Фрава суетливо покинула комнату. Шай откинулась в постели и облегченно вздохнула. Уловка сработала. У неё есть еще несколько недель.
День семидесятый
— Получается, этот символ, — Гаотона указал на зарисовки будущих главных печатей, — означает конкретный момент времени, правильно? Семь лет назад?
— Да, — ответила Шай, сдувая пыль с только что вырезанного штампа. — Ты быстро учишься.
— А как же, ведь ежедневно я, можно сказать, подвергаюсь хирургическому вмешательству.
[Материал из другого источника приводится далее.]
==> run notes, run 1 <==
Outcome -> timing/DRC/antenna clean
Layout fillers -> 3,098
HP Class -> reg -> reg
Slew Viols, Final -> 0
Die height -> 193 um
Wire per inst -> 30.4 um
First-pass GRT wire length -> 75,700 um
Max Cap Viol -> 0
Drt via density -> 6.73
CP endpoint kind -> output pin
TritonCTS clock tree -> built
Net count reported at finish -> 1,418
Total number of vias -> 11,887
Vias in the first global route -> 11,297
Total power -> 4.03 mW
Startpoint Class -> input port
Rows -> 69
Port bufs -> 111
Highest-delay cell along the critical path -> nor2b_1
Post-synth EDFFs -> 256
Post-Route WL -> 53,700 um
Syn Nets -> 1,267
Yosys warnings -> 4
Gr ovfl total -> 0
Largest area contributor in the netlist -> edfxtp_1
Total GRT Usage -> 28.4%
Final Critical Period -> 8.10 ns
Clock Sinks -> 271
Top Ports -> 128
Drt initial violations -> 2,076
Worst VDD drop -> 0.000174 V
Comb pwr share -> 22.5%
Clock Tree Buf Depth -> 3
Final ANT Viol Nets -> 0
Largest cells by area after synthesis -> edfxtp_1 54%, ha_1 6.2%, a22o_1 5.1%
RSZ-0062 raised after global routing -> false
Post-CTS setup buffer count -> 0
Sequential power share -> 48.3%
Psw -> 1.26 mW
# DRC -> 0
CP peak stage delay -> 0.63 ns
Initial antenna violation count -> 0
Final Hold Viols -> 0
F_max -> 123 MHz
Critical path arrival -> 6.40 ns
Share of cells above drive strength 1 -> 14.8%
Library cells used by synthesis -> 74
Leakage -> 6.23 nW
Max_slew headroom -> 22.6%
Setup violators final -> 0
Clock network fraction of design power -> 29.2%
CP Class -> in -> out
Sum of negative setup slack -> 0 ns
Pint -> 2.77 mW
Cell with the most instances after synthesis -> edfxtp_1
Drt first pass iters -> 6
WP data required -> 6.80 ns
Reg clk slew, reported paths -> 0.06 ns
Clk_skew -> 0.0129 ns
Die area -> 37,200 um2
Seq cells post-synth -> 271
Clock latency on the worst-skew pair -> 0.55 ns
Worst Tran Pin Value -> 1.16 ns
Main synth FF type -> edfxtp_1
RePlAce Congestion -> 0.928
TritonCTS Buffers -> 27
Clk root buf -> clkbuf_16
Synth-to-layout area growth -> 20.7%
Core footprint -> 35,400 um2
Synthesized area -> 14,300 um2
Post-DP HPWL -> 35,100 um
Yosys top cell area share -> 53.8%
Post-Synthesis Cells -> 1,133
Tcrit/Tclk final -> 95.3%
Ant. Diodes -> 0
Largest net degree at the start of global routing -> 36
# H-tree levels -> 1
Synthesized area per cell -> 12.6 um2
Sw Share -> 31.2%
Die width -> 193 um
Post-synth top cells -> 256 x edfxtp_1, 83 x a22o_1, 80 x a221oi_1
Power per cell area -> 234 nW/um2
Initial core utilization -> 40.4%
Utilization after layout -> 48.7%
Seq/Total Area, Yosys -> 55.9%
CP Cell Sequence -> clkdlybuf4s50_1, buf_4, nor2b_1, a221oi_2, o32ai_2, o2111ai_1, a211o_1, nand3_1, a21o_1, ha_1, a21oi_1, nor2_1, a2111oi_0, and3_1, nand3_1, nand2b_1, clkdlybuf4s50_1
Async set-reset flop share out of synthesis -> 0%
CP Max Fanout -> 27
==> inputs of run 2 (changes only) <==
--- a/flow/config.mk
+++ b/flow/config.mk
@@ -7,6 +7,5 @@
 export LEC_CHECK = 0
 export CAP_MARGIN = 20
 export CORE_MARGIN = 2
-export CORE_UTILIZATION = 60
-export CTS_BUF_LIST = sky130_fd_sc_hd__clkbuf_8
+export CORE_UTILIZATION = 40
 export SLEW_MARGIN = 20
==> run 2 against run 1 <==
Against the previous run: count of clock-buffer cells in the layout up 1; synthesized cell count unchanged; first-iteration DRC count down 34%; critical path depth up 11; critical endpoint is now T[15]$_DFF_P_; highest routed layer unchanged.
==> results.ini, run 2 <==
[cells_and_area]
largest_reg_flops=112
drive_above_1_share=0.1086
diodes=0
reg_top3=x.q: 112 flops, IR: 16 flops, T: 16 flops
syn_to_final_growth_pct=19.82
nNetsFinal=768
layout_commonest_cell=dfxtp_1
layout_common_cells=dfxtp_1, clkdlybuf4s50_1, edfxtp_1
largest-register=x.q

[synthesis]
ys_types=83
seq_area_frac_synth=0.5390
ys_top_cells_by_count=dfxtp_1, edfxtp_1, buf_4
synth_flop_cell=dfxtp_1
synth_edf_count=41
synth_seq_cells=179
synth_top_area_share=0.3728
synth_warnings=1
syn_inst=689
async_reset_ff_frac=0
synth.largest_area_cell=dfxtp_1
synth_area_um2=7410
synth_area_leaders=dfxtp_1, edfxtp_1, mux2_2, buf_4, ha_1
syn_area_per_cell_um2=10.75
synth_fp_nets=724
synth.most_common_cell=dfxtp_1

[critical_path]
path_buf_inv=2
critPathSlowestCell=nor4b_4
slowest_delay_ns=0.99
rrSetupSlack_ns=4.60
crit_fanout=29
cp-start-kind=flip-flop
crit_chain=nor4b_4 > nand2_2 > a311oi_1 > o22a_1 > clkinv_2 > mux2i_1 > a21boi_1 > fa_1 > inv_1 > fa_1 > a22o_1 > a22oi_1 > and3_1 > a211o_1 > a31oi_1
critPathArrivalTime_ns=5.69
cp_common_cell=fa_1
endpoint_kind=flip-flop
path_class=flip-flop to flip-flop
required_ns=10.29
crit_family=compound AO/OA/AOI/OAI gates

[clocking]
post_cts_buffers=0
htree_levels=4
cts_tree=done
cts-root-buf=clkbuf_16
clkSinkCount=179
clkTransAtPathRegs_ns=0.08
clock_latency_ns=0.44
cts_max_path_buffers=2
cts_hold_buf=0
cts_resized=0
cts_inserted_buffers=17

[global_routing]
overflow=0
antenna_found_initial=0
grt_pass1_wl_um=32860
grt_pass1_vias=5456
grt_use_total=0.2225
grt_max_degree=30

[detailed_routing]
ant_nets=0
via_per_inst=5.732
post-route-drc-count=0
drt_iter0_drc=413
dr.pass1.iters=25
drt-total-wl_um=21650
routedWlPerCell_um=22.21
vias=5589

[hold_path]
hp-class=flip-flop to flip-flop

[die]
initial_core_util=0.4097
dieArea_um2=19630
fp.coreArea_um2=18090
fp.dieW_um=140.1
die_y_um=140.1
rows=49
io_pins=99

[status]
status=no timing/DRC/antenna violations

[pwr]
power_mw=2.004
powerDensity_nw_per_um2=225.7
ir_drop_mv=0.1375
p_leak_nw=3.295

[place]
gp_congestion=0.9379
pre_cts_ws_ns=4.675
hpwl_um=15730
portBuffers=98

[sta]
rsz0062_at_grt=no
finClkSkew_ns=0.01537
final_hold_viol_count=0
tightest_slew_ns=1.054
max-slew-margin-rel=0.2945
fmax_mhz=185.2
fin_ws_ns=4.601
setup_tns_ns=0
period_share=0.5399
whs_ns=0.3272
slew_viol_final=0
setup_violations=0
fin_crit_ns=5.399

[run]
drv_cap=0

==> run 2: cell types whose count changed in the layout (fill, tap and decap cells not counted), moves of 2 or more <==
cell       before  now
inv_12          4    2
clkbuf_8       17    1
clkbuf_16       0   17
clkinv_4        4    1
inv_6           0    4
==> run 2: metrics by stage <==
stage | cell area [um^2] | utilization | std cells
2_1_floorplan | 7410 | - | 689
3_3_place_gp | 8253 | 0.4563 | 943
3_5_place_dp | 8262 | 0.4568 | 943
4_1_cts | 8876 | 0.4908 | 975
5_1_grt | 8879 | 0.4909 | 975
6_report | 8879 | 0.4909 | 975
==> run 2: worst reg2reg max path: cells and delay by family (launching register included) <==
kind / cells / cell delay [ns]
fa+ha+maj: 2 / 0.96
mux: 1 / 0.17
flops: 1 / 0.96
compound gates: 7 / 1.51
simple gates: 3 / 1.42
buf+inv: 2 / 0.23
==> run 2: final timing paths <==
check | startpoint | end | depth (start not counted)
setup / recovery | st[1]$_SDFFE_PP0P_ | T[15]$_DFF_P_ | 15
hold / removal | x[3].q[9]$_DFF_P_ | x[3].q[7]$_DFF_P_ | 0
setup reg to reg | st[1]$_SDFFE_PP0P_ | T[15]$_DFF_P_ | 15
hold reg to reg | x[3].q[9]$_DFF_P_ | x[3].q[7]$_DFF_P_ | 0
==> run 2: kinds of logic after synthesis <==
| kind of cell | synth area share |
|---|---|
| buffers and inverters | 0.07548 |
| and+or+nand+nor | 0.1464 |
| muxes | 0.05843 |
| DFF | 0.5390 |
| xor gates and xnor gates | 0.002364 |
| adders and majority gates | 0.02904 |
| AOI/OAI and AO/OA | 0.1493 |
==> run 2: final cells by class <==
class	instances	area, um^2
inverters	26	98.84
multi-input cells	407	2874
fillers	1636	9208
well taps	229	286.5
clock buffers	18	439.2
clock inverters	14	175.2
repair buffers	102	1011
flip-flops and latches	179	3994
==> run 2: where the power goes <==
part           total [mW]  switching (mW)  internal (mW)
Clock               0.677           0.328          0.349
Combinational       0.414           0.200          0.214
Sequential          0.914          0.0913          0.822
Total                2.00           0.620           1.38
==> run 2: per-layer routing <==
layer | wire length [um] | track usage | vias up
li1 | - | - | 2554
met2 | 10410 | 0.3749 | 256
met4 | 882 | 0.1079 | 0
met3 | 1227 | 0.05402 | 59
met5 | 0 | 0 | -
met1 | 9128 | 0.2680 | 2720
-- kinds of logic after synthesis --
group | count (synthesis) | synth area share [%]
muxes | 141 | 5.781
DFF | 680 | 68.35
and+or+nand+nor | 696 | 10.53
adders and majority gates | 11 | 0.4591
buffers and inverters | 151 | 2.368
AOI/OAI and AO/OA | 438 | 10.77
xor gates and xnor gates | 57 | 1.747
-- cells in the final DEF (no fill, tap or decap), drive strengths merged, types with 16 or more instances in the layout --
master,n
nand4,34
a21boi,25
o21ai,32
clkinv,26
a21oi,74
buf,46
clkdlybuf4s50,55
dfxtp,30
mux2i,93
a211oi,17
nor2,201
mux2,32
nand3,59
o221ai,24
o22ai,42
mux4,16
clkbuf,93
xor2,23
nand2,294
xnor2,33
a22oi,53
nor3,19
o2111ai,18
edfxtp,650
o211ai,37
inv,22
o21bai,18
From an optimization exercise on the open Yosys and OpenROAD flow, aimed at small area, a short achievable clock period and few clock cycles per item; shortcuts taken in it are not production practice.
RTL that was checked went through simulation tests only; none was proved equivalent to the original.
The RTL of run 4 was laid out without a check of its function.
Power and IR drop assume default switching activity.

--- config.mk ---
export PLATFORM = sky130hd
export DESIGN_NAME = fquot
export DESIGN_NICKNAME = fquot
export VERILOG_FILES = /design/flow/design.v
export SDC_FILE = /design/flow/constraint.sdc
export NUM_CORES = 4
export LEC_CHECK = 0
export CAP_MARGIN = 20
export CORE_MARGIN = 2
export CORE_UTILIZATION = 40
export SETUP_SLACK_MARGIN = 5
export SLEW_MARGIN = 20
--- constraint.sdc ---
create_clock -name core_clock -period 10.0 [get_ports {clk}]
set_input_delay 2.0000 -clock core_clock [delete_from_list [all_inputs] [get_ports {clk}]]
set_output_delay 2.0000 -clock core_clock [all_outputs]
set_load 0.01 [all_outputs]
--- design.v ---
module fquot (
    input  wire        clk,
    input  wire        rst,         
    input  wire        start,
    input  wire [47:0] n,
    input  wire [31:0] d,
    output reg         busy,
    output reg         done,
    output reg  [63:0] q
);
    reg        dvd;             
    reg        zn, zd;          
    reg [31:0] rem;             
    reg [31:0] dv;              
    reg [5:0]  en;              
    reg [4:0]  ed;              
    reg [4:0]  cnt;             
    reg [2:0] bn;
    reg [1:0] bd;
    integer i;
    always @* begin
        bn = 3'd5;
        for (i = 0; i < 6; i = i + 1)
            if (n[8*i +: 8] != 8'd0) bn = 3'd5 - i[2:0];
        bd = 2'd3;
        for (i = 0; i < 4; i = i + 1)
            if (d[8*i +: 8] != 8'd0) bd = 2'd3 - i[1:0];
    end
    wire [47:0] n_b = n << {bn, 3'd0};
    wire [31:0] d_b = d << {bd, 3'd0};
    wire        n_ok  = rem[31] || rem[30];
    wire        n_z2  = (rem[30:29] == 2'd0);
    wire        d_ok  = dv[31];
    wire        d_z2  = (dv[31:30] == 2'd0);
    wire        spec  = zn || zd;
    wire [33:0] x     = {rem, q[63:62]};
    wire [34:0] a3    = {1'b0, x};
    wire [34:0] b3    = ~{3'd0, dv};
    wire [34:0] e3    = ~{2'd0, dv, 1'b0};
    wire [34:0] ss3   = a3 ^ b3 ^ e3;
    wire [34:0] cc3   = (a3 & b3) | (a3 & e3) | (b3 & e3);
    wire [34:0] s1    = {1'b0, x} - {3'd0, dv};
    wire [34:0] s2    = {1'b0, x} - {2'd0, dv, 1'b0};
    wire [34:0] s3    = ss3 + {cc3[33:0], 1'b0} + 35'd2;
    wire        c1    = !s1[34];
    wire        c2    = !s2[34];
    wire        c3    = !s3[34];
    wire        go    = dvd || (n_ok && d_ok);
    wire        fix   = !dvd && !c2;                
    wire        last  = (cnt == 5'd26);
    wire        qh    = c2;
    wire        ql    = c3 || (c1 && !c2);
    wire [31:0] rd    = c3 ? s3[31:0] : c2 ? s2[31:0] : c1 ? s1[31:0] : x[31:0];
    wire [1:0]  dsh   = d_ok ? 2'd0 : d_z2 ? 2'd2 : 2'd1;
    wire [31:0] dvn   = dsh == 2'd2 ? {dv[29:0], 2'd0} :
                        dsh == 2'd1 ? {dv[30:0], 1'b0} : dv;
    wire [63:0] half   = dvd ? 64'd0 : {20'd0, dv[31:1], 13'd0};
    wire [6:0]  em1    = 7'd15 + {2'd0, ed} - {1'b0, en};
    wire [10:0] ebits  = {~em1[6], {3{em1[6]}}, em1};
    always @(posedge clk) begin
        if (rst) begin
            busy <= 1'b0;
            done <= 1'b0;
        end else begin
            done <= 1'b0;
            if (!busy) begin
                if (start)
                    busy <= 1'b1;
            end else if (spec || (go && !fix && last)) begin
                busy <= 1'b0;
                done <= 1'b1;
            end
        end
    end
    always @(posedge clk) begin
        if (!busy) begin
            rem <= {1'b0, n_b[47:17]};
            dv  <= d_b;
            zn  <= (n == 48'd0);
            zd  <= (d == 32'd0);
            en  <= {bn, 3'd0};
            ed  <= {bd, 3'd0};
            cnt <= 5'd0;
            dvd <= 1'b0;
            if (start)
                q <= {n_b[16:0], 47'd0};
        end else if (spec) begin
            q <= {1'b0, {11{zd}}, 52'd0};
        end else if (go && !fix) begin
            dvd <= 1'b1;
            rem <= rd;
            cnt <= cnt + 5'd1;
            if (last)
                q <= {1'b0, ebits, q[50:0], qh};
            else
                q <= {q[61:0], qh, ql} | half;
        end else begin
            if (go || !n_ok) begin
                if (go || !n_z2) begin
                    rem <= x[32:1];
                    q   <= {q[62:0], 1'b0};
                    en  <= en + 6'd1;
                end else begin
                    rem <= x[31:0];
                    q   <= {q[61:0], 2'd0};
                    en  <= en + 6'd2;
                end
            end
            dv <= dvn;
            ed <= ed + {3'd0, dsh};
        end
    end
endmodule
Background: an optimization exercise with open tools, aiming at small area, a short achievable clock period and few clock cycles. Do not read the settings as production practice. In this exercise RTL edits were held to simulation tests only and were not proved equivalent to the original. Power and IR drop assume default switching activity.

Design qgk, start of the top module:
module qgk (
    input  wire        clk,
    input  wire        rst,
    input  wire        reg_wr,
    input  wire [6:0]  reg_addr,
    input  wire [31:0] reg_wdata,
    output reg  [31:0] reg_rdata,
    output wire        busy,
    output reg         mem_req,
    output reg         mem_we,
    output reg  [31:0] mem_addr,
    output reg  [3:0]  mem_be,
    output reg  [31:0] mem_wdata,
    input  wire        mem_ready,
    input  wire [31:0] mem_rdata
);
Settings: LEC_CHECK=0, CAP_MARGIN=20, CORE_MARGIN=2, CORE_UTILIZATION=60, CTS_CLUSTER_DIAMETER=140, CTS_CLUSTER_SIZE=18, SLEW_MARGIN=20; clock period 16.0 ns.
standard.sh (not shown) runs the stock make flow with config.mk's settings and CLKGATE_MAP_FILE= SYNTH_SCRIPT=/design/flow/synth_recipe.tcl, a recipe that flattens the netlist after the stock synthesis.
==> flow/flow/run.sh <==
#!/bin/bash
# The standard ORFS layout (standard synthesis, floorplan, placement, CTS,
# routing), with ORFS's timing repair asked to keep a setup margin of
# MARGIN ns at the design's clock period. The make output goes to
# standard_flow.log; ORFS keeps each step's log under orfs/logs/.
set -euo pipefail
MARGIN=8
bash standard.sh SETUP_SLACK_MARGIN=$MARGIN finish > standard_flow.log 2>&1
Testbench counts at the start, summed over its fixed seeds: cycles 62,382.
Поэтому хотелось бы больше знать, какими ножами оно осуществляется.
— Изменения не…
— Непостоянные, — перебил он. — Ты уже говорила, знаю.
Он протянул руку к Шай, чтобы она поставила печать.
— Если порезаться единожды, то ранка затянется. Но если одно и то же место резать каждый день — будет шрам. Не вижу разницы: с душой должно быть также?
— Конечно, за исключением того, что всё совсем не так, — ответила Шай, прижимая печать к его руке.
Он так до конца и не простил ей то, что она сожгла шедевр ШуКсена. Она видела это. Старик больше не был разочарован в ней, он злился.
Гнев со временем исчез, и у них снова были нормальные рабочие отношения.
Гаотона поднял голову.
— Я… Ммм… странно.
— Странно, в каком смысле? — спросила Шай, отсчитывая секунды по своим карманным часам.
— Я помню, как сам себя уговаривал стать императором. И… и я так злился на себя. Мать света… неужели он и правда так обо мне думал?
Штамп действовал пятьдесят семь секунд. Неплохо!
— Да, — ответила она, когда метка исчезла. — Я считаю, что именно так он к тебе и относился.
Шай почувствовала волнение. Наконец-то печать заработала!
Она была уже очень близко к пониманию личности императора и вот-вот соберет всю мозаику. Всякий раз, когда Шай работала над чем-то большим, будь то картина, скульптура или печать для человеческой души, всегда наступал такой момент, когда она вдруг отчетливо видела будущий результат целиком задолго до завершения. Когда такой момент наступал, работа была закончена, и фактическая доработка становилась формальностью.
Точно также, перед ней уже был образ императора, вся его душа, лишь с небольшими пробелами. Она тянулась в самые отдаленные уголки его сущности, стремясь понять, сможет ли вернуть его к жизни. Шай уже столько прочла о нем, что Ашраван стал ей близким другом, поэтому довести начатое до конца превратилось в необходимость.
А с побегом можно было и подождать.
— Это та самая, верно? — спросил Гаотона. — Та печать, которую ты безуспешно пробовала несколько раз, о том, почему он решил стать императором.